Named vector or list, or NULL (default). The names must match some or all of the variates in arguments Y and X. For variates in this list, the probability arguments are understood in an semi-open interval sense: Y ≤ y or Y ≥ y, an so on. This is true for variates on the left and on the right of the conditional sign \|. A left-open interval Y ≤ y is indicated by the values '<=' or 'left' or -1; a right-open interval Y ≥ y is indicated by the values '>=' or 'right' or +1. Values NULL, '==', 0 indicate that a point value Y = y (not an interval) should be calculated. NB: the semi-open intervals always include the given value; this is important for ordinal or rounded variates. For instance, if Y is an integer variate, then to calculate P(Y < 3) you should require P(Y <= 2); for this reason we also have that P(Y <= 2) and P(Y >= 2) generally add up to more than 1.

priorY

Numeric vector with the same length as the rows of Y, or TRUE, or NULL (default): prior probabilities or base rates for the Y values. If TRUE, the prior probabilities are assumed to be all equal.

nsamples

Integer or NULL or 'all' (default): desired number of samples of the variability of the probability for Y. If NULL, no samples are reported. If 'all' (or Inf), all samples obtained by the learn() function are used.

quantiles

Numeric vector, between 0 and 1, or NULL: desired quantiles of the variability of the probability for Y. Default c(0.055, 0.25, 0.75, 0.945), that is, the 5.5%, 25%, 75%, 94.5% quantiles (these are typical quantile values in the Bayesian literature: they give 50% and 89% credibility intervals, which correspond to 1 shannons and 0.5 shannons of uncertainty).
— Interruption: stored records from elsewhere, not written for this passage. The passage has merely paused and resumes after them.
==> src/rtl/dm_byte_ctrl.sv <==
// Sequences core LW/SW/LB/SB (LH/SH when DM_HALF_EN is defined) onto a word-wide sync-read memory.
// Latency accept->resp: error 1, SW 2, loads 3, SB/SH 4 cycles (SB/SH are read-modify-write).
// Backpressure: req_ready high only in IDLE; one request in flight, requests while busy are ignored.
module dm_byte_ctrl
    import dm_ctrl_pkg::*;
#(
    parameter int ADDR_W = 10
) (
    input  logic              clk,
    input  logic              reset,
    input  logic              req_valid,
    output logic              req_ready,
    input  logic [2:0]        req_op,
    input  logic [31:0]       req_addr,
    input  logic [31:0]       req_wdata,
    output logic              resp_valid,
    output logic [31:0]       resp_rdata,
    output logic              resp_err,
    output logic [ADDR_W-1:0] mem_addr,
    output logic              mem_re,
    input  logic [31:0]       mem_rdata,
    output logic              mem_we,
    output logic [31:0]       mem_wdata
);

    state_t              state;
    logic [2:0]          op_q;
    logic [ADDR_W+1:0]   addr_q;
    logic [WORD_W-1:0]   wdata_q;
    logic                err_q;
    logic                req_bad;
    logic                is_store;
    logic [WORD_W-1:0]   lane_ext;
    logic [WORD_W-1:0]   lane_merged;
    logic                addr_unused;

    // Upper address bits wrap within the memory and are intentionally dropped.
    assign addr_unused = ^req_addr[31:ADDR_W+2];

    always_comb begin
        req_bad = 1'b0;
        case (req_op)
            OP_LW, OP_SW: req_bad = (req_addr[1:0] != 2'b00);
            OP_LB, OP_SB: req_bad = 1'b0;
`ifdef DM_HALF_EN
            OP_LH, OP_SH: req_bad = req_addr[0];
`endif
            default:      req_bad = 1'b1;
        endcase
    end

    assign is_store = (op_q == OP_SB) || (op_q == OP_SH);

    dm_lane_mux u_lane_mux (
        .rdata     (mem_rdata),
        .wdata     (wdata_q),
        .lane      (addr_q[1:0]),
        .size      (op_size(op_q)),
        .extracted (lane_ext),
        .merged    (lane_merged)
    );

    // Strobes decode from the state register alone so reset drops them immediately.
    assign req_ready  = (state == ST_IDLE);
    assign mem_re     = (state == ST_RD);
    assign mem_we     = (state == ST_WR);
    assign resp_valid = (state == ST_RESP);
    assign resp_err   = resp_valid & err_q;
    assign mem_addr   = addr_q[ADDR_W+1:2];

    always_ff @(posedge clk or posedge reset) begin
        if (reset) begin
            state      <= ST_IDLE;
            op_q       <= '0;
            addr_q     <= '0;
            wdata_q    <= '0;
            err_q      <= 1'b0;
            resp_rdata <= '0;
            mem_wdata  <= '0;
        end else begin
            case (state)
                ST_IDLE: begin
                    if (req_valid) begin
                        op_q    <= req_op;
                        addr_q  <= req_addr[ADDR_W+1:0];
                        wdata_q <= req_wdata;
                        err_q   <= req_bad;
                        if (req_bad) begin
                            state <= ST_RESP;
                        end else if (req_op == OP_SW) begin
                            mem_wdata <= req_wdata;
                            state     <= ST_WR;
                        end else begin
                            state <= ST_RD;
                        end
                    end
                end
                ST_RD: state <= ST_DATA;
                ST_DATA: begin
                    if (is_store) begin
                        mem_wdata <= lane_merged;
                        state     <= ST_WR;
                    end else begin
                        resp_rdata <= lane_ext;
                        state      <= ST_RESP;
                    end
                end
                ST_WR:   state <= ST_RESP;
                ST_RESP: state <= ST_IDLE;
                default: state <= ST_IDLE;
            endcase
        end
    end

endmodule
### src/rtl/instruction_fetch_stage_pkg.sv
// Shared definitions for the instruction fetch stage.
//   XLEN           datapath width
//   NOP_INSTR_DEF  bubble word (ADDI x0,x0,0)
//   RESET_PC_DEF   PC loaded on reset
//   if_id_t        IF/ID pipeline record {pc, instr, valid}
//   word_align     clears the two byte-offset bits of an address
package instruction_fetch_stage_pkg;
  localparam int XLEN = 32;
  localparam logic [XLEN-1:0] NOP_INSTR_DEF = 32'h0000_0013;
  localparam logic [XLEN-1:0] RESET_PC_DEF  = 32'h0000_0000;

  typedef struct packed {
    logic [XLEN-1:0] pc;
    logic [XLEN-1:0] instr;
    logic            valid;
  } if_id_t;

  function automatic logic [XLEN-1:0] word_align(input logic [XLEN-1:0] a);
    return a & ~(XLEN'(3));
  endfunction
endpackage

### src/rtl/instruction_fetch_stage_if.sv
// Fetch-stage bus bundle: decode/execute control, instruction memory port and
// the IF/ID outputs.
//   slave  : the fetch stage (drives pcAddress and the id* outputs)
//   master : surrounding pipeline / memory (drives stall, branch, instruction)
interface instruction_fetch_stage_if;
  import instruction_fetch_stage_pkg::*;
  logic            stall;
  logic            branchTaken;
  logic [XLEN-1:0] branchTarget;
  logic [XLEN-1:0] pcAddress;
  logic [XLEN-1:0] instruction;
  logic [XLEN-1:0] idPc;
  logic [XLEN-1:0] idInstruction;
  logic            idValid;
  logic [XLEN-1:0] fetchCount;

  modport slave (
    input  stall, branchTaken, branchTarget, instruction,
    output pcAddress, idPc, idInstruction, idValid, fetchCount
  );
  modport master (
    output stall, branchTaken, branchTarget, instruction,
    input  pcAddress, idPc, idInstruction, idValid, fetchCount
  );
endinterface

### src/rtl/if_id_register.sv
// IF/ID pipeline register.
//   clk, rst_n : clock, async active-low reset (resets to a bubble)
//   load       : capture d
//   flush      : replace contents with a bubble tagged with d.pc (wins over hold)
//   hold       : keep current contents
//   d / q      : IF/ID record in / out
module if_id_register
  import instruction_fetch_stage_pkg::*;
#(
  parameter logic [XLEN-1:0] NOP_INSTR = NOP_INSTR_DEF
) (
  input  logic   clk,
  input  logic   rst_n,
  input  logic   load,
  input  logic   flush,
  input  logic   hold,
  input  if_id_t d,
  output if_id_t q
);
  always_ff @(posedge clk or negedge rst_n) begin
    if (!rst_n) begin
      q <= '{pc: '0, instr: NOP_INSTR, valid: 1'b0};
    end else if (flush) begin
      q <= '{pc: d.pc, instr: NOP_INSTR, valid: 1'b0};
    end else if (!hold && load) begin
      q <= d;
    end
  end
endmodule

### src/rtl/instruction_fetch_stage.sv
// Instruction fetch stage: PC register, zero-latency instruction memory
// interface and IF/ID register. Per edge: branch redirect > stall > advance.
//   clk, rst_n : clock, async active-low reset
//   bus        : instruction_fetch_stage_if.slave (stall, branchTaken,
//                branchTarget, instruction in; pcAddress, idPc, idInstruction,
//                idValid, fetchCount out)
// Optional feature macro: IF_FETCH_COUNT_EN -- when defined, fetchCount counts
// normal-advance edges; otherwise it is tied to zero.
module instruction_fetch_stage
  import instruction_fetch_stage_pkg::*;
#(
  parameter logic [XLEN-1:0] RESET_PC  = RESET_PC_DEF,
  parameter logic [XLEN-1:0] NOP_INSTR = NOP_INSTR_DEF
) (
  input  logic                      clk,
  input  logic                      rst_n,
  instruction_fetch_stage_if.slave  bus
);
  logic [XLEN-1:0] pc;
  logic            advance;
  if_id_t          if_d, if_q;

  assign advance = !bus.branchTaken && !bus.stall;

  always_ff @(posedge clk or negedge rst_n) begin
    if (!rst_n)               pc <= word_align(RESET_PC);
    else if (bus.branchTaken) pc <= word_align(bus.branchTarget);
    else if (!bus.stall)      pc <= pc + XLEN'(4); // wraps modulo 2^32
  end

  // memory is word indexed
  assign bus.pcAddress = {2'b00, pc[XLEN-1:2]};

  assign if_d = '{pc: pc, instr: bus.instruction, valid: 1'b1};

  if_id_register #(.NOP_INSTR(NOP_INSTR)) u_if_id (
    .clk   (clk),
    .rst_n (rst_n),
    .load  (advance),
    .flush (bus.branchTaken),
    .hold  (bus.stall),
    .d     (if_d),
    .q     (if_q)
  );

  assign bus.idPc          = if_q.pc;
  assign bus.idInstruction = if_q.instr;
  assign bus.idValid       = if_q.valid;

`ifdef IF_FETCH_COUNT_EN
  logic [XLEN-1:0] fetch_cnt;
  always_ff @(posedge clk or negedge rst_n) begin
    if (!rst_n)       fetch_cnt <= '0;
    else if (advance) fetch_cnt <= fetch_cnt + XLEN'(1);
  end
  assign bus.fetchCount = fetch_cnt;
`else
  assign bus.fetchCount = '0;
`endif
endmodule

### src/flat_wrapper.sv
// flat-port wrapper written by rule: the top's interface ports become plain ports
module instruction_fetch_stage_flat import instruction_fetch_stage_pkg::*;
#(
  parameter logic [XLEN-1:0] RESET_PC  = RESET_PC_DEF,
  parameter logic [XLEN-1:0] NOP_INSTR = NOP_INSTR_DEF
)
  (clk, rst_n, bus_stall, bus_branchTaken, bus_branchTarget, bus_instruction, bus_pcAddress, bus_idPc, bus_idInstruction, bus_idValid, bus_fetchCount);
  instruction_fetch_stage_if bus_i ();
  input  logic clk;
  input  logic rst_n;
  input wire logic [$bits(bus_i.stall)-1:0] bus_stall;
  input wire logic [$bits(bus_i.branchTaken)-1:0] bus_branchTaken;
  input wire logic [$bits(bus_i.branchTarget)-1:0] bus_branchTarget;
  input wire logic [$bits(bus_i.instruction)-1:0] bus_instruction;
  output wire logic [$bits(bus_i.pcAddress)-1:0] bus_pcAddress;
  output wire logic [$bits(bus_i.idPc)-1:0] bus_idPc;
  output wire logic [$bits(bus_i.idInstruction)-1:0] bus_idInstruction;
  output wire logic [$bits(bus_i.idValid)-1:0] bus_idValid;
  output wire logic [$bits(bus_i.fetchCount)-1:0] bus_fetchCount;
  assign bus_i.stall = bus_stall;
  assign bus_i.branchTaken = bus_branchTaken;
  assign bus_i.branchTarget = bus_branchTarget;
  assign bus_i.instruction = bus_instruction;
  assign bus_pcAddress = bus_i.pcAddress;
  assign bus_idPc = bus_i.idPc;
  assign bus_idInstruction = bus_i.idInstruction;
  assign bus_idValid = bus_i.idValid;
  assign bus_fetchCount = bus_i.fetchCount;
  instruction_fetch_stage #(.RESET_PC(RESET_PC), .NOP_INSTR(NOP_INSTR)) u_core (.clk(clk), .rst_n(rst_n), .bus(bus_i));
endmodule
If NULL, no quantiles are calculated.

parallel

Logical or NULL (default) or positive integer: TRUE: use roughly half of available cores; FALSE: use serial computation; NULL: don't do anything (use pre-registered condition); integer: use this many cores.

silent

Logical, default FALSE: give warnings or updates in the computation?

usememory

Logical, default TRUE: save partial results to disc, to avoid crashes?

keepYX

Logical, default TRUE: keep a copy of the Y and X arguments in the output? This is used for the plot method.

Value

A list of class probability, consisting of the elements values, quantiles (possibly NULL), samples (possibly NULL), values.MCaccuracy, quantiles.MCaccuracy (possibly NULL), Y, X. Element values: a matrix with the probabilities P(Y|X,data,assumptions), for all combinations of values of Y (rows) and X (columns). Element quantiles: an array with the variability quantiles (3rd dimension of the array) for such probabilities. Element samples: an array with the variability samples (3rd dimension of the array) for such probabilities. Elements values.MCaccuracy and quantiles.MCaccuracy: arrays with the numerical accuracies (roughly speaking a standard deviation) of the Monte Carlo calculations for the values and quantiles elements. Elements Y, X: copies of the Y and X arguments.